What is being asked
Which lines in the data below contain the word "gates"? Copy each of them.

Data
........

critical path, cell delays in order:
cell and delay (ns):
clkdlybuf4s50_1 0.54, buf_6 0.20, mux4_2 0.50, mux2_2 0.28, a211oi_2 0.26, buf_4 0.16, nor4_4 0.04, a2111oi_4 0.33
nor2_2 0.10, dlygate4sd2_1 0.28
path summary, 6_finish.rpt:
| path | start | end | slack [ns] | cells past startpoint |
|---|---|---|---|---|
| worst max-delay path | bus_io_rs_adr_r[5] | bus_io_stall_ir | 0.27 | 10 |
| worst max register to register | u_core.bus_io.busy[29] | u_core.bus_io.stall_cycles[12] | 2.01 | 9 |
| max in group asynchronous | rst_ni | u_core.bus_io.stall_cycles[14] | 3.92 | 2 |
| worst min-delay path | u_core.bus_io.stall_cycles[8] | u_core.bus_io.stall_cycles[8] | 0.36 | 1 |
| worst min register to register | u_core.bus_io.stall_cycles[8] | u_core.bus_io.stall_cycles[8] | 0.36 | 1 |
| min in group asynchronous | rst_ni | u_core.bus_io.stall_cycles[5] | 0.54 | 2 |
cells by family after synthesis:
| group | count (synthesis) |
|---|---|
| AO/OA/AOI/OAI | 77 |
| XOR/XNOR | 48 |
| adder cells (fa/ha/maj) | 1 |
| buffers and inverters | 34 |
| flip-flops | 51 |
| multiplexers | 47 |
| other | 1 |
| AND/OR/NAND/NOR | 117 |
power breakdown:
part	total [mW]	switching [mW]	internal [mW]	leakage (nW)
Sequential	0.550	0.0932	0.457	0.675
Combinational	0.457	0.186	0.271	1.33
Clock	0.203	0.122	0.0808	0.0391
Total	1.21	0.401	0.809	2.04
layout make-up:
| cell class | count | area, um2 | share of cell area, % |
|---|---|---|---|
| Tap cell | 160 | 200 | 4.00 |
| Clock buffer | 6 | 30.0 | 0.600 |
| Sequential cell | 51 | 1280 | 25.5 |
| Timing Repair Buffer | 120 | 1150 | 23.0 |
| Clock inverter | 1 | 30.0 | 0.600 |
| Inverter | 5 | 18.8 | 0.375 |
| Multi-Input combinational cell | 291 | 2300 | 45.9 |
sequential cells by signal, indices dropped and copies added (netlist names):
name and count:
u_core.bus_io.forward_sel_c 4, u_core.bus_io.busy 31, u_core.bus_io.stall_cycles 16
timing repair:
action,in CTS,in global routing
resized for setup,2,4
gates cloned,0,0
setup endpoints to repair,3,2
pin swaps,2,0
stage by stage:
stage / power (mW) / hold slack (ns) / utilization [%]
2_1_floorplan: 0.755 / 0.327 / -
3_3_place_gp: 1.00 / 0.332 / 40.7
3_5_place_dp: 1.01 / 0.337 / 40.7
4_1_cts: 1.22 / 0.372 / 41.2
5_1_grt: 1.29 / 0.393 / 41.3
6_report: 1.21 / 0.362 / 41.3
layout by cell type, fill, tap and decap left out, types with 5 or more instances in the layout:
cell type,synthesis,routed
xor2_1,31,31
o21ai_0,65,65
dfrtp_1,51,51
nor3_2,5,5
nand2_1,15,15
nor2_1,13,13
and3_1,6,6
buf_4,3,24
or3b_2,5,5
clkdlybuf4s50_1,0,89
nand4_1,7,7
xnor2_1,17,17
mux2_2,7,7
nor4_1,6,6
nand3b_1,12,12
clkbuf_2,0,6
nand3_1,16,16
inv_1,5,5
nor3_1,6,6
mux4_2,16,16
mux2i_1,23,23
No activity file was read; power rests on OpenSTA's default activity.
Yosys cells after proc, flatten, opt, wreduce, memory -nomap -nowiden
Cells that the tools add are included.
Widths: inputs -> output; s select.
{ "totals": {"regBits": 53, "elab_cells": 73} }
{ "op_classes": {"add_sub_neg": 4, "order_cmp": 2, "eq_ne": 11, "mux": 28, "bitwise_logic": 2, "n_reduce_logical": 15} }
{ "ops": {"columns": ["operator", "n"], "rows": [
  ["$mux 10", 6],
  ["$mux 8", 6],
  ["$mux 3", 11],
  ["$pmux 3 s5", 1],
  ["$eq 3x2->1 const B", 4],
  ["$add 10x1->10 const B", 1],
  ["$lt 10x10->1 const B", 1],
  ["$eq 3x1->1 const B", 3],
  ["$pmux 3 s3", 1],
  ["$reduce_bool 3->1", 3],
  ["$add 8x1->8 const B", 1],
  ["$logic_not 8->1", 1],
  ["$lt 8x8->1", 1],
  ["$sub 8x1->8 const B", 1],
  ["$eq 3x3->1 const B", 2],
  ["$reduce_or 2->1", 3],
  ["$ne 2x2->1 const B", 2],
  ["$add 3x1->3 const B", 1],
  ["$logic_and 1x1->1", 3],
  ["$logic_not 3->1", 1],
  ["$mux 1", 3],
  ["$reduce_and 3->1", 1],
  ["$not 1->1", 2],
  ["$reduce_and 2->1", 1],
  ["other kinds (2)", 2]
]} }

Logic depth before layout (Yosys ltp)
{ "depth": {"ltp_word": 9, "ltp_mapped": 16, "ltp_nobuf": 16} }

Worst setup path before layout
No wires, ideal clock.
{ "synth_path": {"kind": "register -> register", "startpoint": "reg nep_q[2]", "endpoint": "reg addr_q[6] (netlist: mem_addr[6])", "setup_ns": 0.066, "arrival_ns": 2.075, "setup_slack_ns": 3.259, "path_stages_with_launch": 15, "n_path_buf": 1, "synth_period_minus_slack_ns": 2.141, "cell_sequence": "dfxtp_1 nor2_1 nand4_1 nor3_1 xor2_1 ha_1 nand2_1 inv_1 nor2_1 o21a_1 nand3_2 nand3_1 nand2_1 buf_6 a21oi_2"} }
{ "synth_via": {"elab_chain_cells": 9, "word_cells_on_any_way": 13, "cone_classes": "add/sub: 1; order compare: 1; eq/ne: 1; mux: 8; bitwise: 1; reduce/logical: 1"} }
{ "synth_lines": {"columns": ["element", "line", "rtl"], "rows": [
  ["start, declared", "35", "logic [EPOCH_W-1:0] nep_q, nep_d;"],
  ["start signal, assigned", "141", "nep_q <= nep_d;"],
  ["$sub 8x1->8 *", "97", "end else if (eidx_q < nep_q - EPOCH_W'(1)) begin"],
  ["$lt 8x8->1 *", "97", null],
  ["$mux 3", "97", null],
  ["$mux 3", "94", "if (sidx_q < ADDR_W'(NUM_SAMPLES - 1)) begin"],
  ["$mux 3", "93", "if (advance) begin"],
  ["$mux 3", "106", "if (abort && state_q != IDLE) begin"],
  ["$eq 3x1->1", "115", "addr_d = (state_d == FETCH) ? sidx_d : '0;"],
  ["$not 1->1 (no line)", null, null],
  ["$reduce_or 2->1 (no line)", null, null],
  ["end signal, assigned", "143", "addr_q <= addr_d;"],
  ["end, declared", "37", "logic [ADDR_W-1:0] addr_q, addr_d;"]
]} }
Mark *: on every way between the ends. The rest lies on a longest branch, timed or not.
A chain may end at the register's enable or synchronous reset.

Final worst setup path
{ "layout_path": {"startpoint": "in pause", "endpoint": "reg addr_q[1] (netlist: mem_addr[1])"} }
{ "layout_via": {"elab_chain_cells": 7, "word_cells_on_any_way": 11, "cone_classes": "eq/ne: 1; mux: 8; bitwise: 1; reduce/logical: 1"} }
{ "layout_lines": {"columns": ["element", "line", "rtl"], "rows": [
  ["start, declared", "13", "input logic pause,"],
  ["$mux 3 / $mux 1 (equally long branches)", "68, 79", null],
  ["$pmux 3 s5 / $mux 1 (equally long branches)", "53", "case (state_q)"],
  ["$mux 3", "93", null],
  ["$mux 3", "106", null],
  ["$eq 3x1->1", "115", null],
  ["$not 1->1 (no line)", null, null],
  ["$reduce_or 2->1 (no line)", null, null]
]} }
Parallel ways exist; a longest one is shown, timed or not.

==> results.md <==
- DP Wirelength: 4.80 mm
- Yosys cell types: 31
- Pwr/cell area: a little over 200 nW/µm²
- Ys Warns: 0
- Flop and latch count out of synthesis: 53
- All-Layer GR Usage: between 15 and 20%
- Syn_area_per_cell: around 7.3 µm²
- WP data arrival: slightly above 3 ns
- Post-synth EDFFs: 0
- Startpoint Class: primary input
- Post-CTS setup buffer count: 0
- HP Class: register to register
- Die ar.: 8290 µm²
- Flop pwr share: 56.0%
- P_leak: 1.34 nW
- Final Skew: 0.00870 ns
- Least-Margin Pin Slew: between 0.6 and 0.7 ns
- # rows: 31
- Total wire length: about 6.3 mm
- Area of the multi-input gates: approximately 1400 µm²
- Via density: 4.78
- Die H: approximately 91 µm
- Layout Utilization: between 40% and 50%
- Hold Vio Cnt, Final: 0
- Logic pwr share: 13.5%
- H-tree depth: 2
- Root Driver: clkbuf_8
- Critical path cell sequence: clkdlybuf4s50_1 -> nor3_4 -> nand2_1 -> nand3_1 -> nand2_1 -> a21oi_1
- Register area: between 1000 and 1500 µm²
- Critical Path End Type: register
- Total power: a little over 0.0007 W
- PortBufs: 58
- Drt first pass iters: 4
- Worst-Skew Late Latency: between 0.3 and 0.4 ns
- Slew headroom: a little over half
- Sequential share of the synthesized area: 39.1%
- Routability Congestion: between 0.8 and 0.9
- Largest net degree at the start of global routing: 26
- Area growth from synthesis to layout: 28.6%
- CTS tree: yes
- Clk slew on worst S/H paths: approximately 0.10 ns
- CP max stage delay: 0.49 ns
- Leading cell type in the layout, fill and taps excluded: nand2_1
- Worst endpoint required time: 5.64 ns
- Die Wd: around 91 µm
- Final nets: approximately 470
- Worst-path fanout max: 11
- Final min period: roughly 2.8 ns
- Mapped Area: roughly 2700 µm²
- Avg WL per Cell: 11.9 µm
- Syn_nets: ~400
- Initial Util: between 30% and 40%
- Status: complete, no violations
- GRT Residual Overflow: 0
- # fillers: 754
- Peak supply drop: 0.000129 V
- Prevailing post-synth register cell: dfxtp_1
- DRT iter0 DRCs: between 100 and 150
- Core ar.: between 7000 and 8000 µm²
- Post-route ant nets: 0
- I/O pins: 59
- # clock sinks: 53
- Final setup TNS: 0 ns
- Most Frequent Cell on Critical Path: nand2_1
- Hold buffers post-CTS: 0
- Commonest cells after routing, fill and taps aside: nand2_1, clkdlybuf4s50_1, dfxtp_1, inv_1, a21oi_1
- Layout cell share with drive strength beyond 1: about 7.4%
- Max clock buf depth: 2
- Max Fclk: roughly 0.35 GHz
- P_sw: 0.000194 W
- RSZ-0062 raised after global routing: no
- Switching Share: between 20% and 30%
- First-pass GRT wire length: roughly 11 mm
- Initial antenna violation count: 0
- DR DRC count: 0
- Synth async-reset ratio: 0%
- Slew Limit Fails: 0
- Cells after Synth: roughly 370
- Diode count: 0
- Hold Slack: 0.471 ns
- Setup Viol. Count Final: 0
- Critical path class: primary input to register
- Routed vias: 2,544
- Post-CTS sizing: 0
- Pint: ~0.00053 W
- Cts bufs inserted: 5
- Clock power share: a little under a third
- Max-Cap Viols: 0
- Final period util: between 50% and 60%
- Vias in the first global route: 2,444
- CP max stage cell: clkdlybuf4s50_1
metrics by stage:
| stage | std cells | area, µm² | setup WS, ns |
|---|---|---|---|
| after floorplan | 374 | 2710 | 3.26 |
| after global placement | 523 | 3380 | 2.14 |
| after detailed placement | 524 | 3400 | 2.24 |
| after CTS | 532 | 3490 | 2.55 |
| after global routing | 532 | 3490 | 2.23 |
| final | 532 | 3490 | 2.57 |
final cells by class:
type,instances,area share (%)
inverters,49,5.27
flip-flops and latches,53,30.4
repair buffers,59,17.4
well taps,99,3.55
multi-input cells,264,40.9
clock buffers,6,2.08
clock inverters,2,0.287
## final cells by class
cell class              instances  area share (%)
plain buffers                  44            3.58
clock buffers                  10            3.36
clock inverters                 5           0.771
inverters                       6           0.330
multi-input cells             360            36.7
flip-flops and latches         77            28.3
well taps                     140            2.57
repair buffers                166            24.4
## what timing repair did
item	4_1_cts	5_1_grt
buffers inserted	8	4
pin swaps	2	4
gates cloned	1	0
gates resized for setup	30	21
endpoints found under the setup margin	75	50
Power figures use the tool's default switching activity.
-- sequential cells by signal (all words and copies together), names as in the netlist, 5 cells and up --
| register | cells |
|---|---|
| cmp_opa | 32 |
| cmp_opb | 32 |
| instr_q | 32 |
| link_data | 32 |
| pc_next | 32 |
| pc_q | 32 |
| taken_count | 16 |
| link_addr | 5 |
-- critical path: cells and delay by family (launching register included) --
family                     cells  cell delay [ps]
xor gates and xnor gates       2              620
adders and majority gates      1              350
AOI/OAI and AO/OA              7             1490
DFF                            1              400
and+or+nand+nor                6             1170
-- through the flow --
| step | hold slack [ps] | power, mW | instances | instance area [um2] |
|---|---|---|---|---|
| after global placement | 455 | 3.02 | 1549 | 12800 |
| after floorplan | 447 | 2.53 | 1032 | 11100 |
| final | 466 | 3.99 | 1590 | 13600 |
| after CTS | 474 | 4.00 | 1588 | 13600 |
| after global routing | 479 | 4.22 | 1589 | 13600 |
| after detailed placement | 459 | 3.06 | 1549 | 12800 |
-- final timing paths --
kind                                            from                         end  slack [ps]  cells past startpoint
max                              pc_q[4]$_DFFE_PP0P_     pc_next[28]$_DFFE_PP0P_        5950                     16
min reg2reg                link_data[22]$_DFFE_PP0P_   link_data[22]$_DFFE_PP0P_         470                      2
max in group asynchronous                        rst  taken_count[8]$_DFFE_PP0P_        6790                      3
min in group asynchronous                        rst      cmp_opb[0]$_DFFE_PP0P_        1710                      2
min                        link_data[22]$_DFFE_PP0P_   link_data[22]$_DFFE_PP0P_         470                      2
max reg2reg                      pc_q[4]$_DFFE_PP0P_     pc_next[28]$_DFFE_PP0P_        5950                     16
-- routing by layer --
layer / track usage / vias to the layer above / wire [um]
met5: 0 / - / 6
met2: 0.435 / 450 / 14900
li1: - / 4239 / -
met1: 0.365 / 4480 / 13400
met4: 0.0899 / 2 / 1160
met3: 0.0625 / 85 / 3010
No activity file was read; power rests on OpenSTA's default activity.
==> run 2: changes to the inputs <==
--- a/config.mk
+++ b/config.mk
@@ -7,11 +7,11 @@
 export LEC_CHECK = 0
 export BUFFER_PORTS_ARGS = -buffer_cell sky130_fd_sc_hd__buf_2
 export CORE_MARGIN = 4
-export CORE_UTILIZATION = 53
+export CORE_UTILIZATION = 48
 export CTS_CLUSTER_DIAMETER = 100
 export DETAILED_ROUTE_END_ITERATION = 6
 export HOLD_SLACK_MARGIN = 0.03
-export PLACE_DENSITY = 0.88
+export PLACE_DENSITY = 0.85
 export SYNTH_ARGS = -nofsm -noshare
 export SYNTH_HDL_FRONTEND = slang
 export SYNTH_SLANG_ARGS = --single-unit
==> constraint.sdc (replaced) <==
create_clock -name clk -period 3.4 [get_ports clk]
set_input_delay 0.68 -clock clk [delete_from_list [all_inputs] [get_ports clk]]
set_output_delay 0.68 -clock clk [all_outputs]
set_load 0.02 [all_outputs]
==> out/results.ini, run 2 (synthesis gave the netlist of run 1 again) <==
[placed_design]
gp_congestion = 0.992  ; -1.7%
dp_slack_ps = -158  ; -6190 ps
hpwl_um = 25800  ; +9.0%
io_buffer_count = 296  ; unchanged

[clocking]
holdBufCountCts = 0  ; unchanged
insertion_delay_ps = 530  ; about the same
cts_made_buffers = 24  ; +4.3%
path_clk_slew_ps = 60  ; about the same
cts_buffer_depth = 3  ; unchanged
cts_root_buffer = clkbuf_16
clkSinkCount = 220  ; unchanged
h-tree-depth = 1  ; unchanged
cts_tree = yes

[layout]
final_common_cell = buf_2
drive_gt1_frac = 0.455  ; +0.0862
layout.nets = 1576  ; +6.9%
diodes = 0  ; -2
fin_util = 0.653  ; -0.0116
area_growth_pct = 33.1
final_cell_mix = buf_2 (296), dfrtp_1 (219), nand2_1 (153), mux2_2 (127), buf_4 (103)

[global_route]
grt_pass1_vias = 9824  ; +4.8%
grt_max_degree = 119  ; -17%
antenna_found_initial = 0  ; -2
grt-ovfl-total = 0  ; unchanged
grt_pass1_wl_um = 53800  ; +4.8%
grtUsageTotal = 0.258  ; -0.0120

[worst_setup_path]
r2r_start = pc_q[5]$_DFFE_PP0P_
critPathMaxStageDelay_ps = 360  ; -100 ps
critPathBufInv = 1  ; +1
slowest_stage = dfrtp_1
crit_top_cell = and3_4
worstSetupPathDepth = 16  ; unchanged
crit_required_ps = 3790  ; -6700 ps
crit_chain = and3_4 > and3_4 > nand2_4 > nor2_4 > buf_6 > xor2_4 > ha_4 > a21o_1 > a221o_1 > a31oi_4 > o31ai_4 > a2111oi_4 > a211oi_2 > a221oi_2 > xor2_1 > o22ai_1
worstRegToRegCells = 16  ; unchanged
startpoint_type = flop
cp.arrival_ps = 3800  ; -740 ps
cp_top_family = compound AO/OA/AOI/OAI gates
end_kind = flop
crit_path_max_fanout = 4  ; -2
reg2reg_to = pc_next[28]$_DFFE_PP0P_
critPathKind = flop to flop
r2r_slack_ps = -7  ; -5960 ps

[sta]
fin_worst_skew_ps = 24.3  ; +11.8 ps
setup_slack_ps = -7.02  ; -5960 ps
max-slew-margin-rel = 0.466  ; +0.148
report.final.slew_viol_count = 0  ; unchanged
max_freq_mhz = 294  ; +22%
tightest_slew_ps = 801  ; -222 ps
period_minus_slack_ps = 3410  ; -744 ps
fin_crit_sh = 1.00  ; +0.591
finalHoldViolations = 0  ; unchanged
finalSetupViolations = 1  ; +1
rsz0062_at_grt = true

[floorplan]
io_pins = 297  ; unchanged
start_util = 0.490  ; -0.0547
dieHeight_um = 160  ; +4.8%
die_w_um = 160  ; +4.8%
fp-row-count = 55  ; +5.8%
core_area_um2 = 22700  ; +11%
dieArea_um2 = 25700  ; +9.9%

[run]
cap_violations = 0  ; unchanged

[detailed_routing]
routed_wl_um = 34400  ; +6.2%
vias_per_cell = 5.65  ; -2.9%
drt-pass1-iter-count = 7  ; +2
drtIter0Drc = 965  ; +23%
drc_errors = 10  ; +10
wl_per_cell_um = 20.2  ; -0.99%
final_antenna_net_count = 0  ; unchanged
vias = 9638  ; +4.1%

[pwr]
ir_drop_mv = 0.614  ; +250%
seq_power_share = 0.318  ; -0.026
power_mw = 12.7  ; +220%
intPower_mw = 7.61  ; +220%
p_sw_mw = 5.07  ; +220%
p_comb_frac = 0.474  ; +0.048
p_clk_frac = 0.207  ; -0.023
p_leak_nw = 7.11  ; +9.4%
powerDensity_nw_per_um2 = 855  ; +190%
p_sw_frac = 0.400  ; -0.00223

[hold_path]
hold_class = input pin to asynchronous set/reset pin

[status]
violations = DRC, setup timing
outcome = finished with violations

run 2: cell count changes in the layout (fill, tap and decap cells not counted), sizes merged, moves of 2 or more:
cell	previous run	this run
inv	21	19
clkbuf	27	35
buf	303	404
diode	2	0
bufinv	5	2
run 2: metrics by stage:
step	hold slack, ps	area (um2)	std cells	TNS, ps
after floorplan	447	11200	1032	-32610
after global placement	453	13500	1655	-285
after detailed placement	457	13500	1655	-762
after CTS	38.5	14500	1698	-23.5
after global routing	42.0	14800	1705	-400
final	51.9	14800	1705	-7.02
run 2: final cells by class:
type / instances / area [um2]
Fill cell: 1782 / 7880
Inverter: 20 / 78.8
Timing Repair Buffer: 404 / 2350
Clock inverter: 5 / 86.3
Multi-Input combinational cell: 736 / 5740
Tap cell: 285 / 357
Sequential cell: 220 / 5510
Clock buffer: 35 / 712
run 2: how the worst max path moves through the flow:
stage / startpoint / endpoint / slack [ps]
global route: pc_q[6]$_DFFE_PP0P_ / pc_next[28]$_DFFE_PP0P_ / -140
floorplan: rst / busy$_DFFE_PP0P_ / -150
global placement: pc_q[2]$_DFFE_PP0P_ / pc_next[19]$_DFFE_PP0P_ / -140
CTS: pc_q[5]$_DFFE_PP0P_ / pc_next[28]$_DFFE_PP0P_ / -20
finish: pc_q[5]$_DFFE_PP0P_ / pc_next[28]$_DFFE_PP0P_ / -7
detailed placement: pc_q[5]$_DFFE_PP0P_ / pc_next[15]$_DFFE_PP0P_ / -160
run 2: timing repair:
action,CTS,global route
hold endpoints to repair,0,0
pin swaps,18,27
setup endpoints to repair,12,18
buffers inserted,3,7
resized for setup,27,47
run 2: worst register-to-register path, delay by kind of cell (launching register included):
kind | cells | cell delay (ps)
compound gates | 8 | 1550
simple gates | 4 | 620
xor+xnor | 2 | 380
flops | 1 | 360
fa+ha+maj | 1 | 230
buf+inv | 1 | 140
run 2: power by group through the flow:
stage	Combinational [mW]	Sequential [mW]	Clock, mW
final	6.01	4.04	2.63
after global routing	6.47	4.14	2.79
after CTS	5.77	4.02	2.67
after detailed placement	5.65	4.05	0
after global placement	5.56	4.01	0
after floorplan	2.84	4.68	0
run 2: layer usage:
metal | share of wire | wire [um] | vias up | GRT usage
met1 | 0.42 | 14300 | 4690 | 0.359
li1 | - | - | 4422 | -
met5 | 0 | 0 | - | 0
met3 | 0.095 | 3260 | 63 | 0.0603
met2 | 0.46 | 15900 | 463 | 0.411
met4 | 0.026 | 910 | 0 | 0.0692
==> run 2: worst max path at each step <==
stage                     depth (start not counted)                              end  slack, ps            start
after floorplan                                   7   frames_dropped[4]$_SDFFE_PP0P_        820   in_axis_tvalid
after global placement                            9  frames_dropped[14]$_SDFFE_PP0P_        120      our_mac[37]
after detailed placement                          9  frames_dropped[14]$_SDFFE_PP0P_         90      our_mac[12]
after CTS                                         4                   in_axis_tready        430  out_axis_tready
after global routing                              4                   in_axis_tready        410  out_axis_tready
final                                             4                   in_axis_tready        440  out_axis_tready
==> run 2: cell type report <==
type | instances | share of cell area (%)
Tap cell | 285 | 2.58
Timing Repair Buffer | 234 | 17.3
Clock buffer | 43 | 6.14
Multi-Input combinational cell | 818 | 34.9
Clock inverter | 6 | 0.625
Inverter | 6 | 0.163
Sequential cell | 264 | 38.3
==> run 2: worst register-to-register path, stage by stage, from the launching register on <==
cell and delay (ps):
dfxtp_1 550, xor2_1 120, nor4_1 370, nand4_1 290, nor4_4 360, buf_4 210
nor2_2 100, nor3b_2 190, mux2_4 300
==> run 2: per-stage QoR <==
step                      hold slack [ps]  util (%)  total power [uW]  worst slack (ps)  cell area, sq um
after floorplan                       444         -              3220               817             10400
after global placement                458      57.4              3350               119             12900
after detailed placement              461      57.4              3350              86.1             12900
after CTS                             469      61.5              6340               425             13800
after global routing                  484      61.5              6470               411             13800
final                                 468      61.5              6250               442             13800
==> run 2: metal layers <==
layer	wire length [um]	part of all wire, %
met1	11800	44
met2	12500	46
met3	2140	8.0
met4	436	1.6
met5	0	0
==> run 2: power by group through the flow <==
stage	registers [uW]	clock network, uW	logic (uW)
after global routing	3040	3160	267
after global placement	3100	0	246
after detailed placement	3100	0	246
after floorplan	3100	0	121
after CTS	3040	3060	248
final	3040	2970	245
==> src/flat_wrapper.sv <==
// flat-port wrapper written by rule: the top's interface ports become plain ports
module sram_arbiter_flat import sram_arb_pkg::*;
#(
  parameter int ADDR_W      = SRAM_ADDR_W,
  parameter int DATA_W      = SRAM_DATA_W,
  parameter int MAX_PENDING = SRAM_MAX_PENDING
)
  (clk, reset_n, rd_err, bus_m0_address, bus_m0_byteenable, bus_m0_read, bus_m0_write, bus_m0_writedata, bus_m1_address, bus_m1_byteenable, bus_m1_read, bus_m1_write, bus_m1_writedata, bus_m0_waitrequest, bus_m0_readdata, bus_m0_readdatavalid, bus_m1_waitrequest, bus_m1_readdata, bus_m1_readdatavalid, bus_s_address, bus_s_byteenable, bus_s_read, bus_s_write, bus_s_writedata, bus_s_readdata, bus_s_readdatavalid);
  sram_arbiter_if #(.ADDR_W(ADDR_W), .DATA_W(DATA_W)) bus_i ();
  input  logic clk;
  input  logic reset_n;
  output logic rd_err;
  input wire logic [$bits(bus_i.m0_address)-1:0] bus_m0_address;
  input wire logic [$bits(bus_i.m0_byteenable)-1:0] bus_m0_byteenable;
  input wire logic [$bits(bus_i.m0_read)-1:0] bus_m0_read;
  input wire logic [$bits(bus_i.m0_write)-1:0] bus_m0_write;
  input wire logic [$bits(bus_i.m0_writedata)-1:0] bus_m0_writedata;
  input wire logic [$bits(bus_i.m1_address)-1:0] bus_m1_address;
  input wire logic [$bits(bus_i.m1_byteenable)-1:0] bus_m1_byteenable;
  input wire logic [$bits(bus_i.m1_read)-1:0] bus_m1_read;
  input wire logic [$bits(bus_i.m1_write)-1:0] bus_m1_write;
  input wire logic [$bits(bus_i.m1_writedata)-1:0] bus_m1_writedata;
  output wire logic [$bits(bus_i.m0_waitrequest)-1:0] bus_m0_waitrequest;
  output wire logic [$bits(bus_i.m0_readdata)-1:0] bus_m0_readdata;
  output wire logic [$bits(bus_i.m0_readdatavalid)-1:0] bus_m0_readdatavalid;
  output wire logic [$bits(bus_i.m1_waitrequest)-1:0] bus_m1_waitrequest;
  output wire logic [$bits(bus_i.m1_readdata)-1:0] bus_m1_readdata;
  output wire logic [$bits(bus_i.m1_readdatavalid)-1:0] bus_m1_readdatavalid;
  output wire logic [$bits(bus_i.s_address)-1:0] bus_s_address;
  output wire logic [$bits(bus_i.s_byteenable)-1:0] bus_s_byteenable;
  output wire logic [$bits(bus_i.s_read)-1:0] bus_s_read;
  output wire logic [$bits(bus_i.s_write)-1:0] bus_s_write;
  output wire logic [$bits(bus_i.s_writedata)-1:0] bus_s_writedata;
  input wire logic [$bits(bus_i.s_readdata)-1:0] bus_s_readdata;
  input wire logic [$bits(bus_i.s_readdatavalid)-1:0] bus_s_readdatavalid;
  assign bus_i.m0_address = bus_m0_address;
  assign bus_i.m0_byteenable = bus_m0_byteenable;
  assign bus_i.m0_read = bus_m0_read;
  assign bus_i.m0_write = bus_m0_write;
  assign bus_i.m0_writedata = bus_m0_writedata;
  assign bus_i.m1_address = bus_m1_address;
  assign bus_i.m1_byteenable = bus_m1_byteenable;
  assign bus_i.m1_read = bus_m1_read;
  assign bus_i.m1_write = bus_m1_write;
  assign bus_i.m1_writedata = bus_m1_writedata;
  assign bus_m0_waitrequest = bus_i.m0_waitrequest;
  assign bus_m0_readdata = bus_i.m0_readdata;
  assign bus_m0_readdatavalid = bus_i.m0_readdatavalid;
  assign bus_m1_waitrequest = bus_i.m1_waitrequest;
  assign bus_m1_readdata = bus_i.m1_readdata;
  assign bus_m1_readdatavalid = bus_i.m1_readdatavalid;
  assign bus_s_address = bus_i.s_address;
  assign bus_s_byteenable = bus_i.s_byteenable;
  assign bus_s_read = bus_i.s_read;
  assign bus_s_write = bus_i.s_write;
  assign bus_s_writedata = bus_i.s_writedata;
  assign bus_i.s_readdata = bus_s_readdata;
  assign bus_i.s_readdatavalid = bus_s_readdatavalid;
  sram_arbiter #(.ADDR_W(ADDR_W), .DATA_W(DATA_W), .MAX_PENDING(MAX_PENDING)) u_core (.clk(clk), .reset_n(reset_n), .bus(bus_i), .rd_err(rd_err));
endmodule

........

Written reply
gates cloned,0,0
- Area of the multi-input gates: approximately 1400 µm²
gates cloned	1	0
gates resized for setup	30	21
xor gates and xnor gates       2              620
adders and majority gates      1              350
cp_top_family = compound AO/OA/AOI/OAI gates
compound gates | 8 | 1550
simple gates | 4 | 620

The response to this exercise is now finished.